-- REQUIRED WORK --
Take the entries below and print only the lines from the one with "export MAX_ROUTING_LAYER = met4" through the one with "create_clock -name clk_i", exactly as they stand, both ends included.

Saved data entries
===== config.mk =====
export PLATFORM = sky130hd
export DESIGN_NAME = lru_key_value_cache_top
export DESIGN_NICKNAME = d
export VERILOG_FILES = /design/src/design/lkvc_pkg.sv /design/src/design/lkvc_ctrl.sv /design/src/design/lkvc_dp.sv /design/src/design/lru_key_value_cache_top.sv
export SDC_FILE = /design/constraint.sdc
export NUM_CORES = 2
export LEC_CHECK = 0
export BUFFER_PORTS_ARGS = -buffer_cell sky130_fd_sc_hd__buf_2
export CAP_MARGIN = 20
export CORE_UTILIZATION = 63
export CTS_BUF_LIST = sky130_fd_sc_hd__clkbuf_16
export CTS_CLUSTER_SIZE = 16
export DETAILED_ROUTE_END_ITERATION = 6
export MAX_ROUTING_LAYER = met4
export PLACE_DENSITY = 0.89
export SLEW_MARGIN = 20
export SYNTH_ARGS = -nofsm -noshare
export SYNTH_HDL_FRONTEND = slang
export SYNTH_SLANG_ARGS = --single-unit

===== constraint.sdc =====
create_clock -name clk_i -period 7.95 [get_ports clk_i]
set_input_delay 1.59 -clock clk_i [delete_from_list [all_inputs] [get_ports clk_i]]
set_output_delay 1.59 -clock clk_i [all_outputs]
set_load 0.05 [all_outputs]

-- RESULT OF THE TASK --
export MAX_ROUTING_LAYER = met4
export PLACE_DENSITY = 0.89
export SLEW_MARGIN = 20
export SYNTH_ARGS = -nofsm -noshare
export SYNTH_HDL_FRONTEND = slang
export SYNTH_SLANG_ARGS = --single-unit

===== constraint.sdc =====
create_clock -name clk_i -period 7.95 [get_ports clk_i]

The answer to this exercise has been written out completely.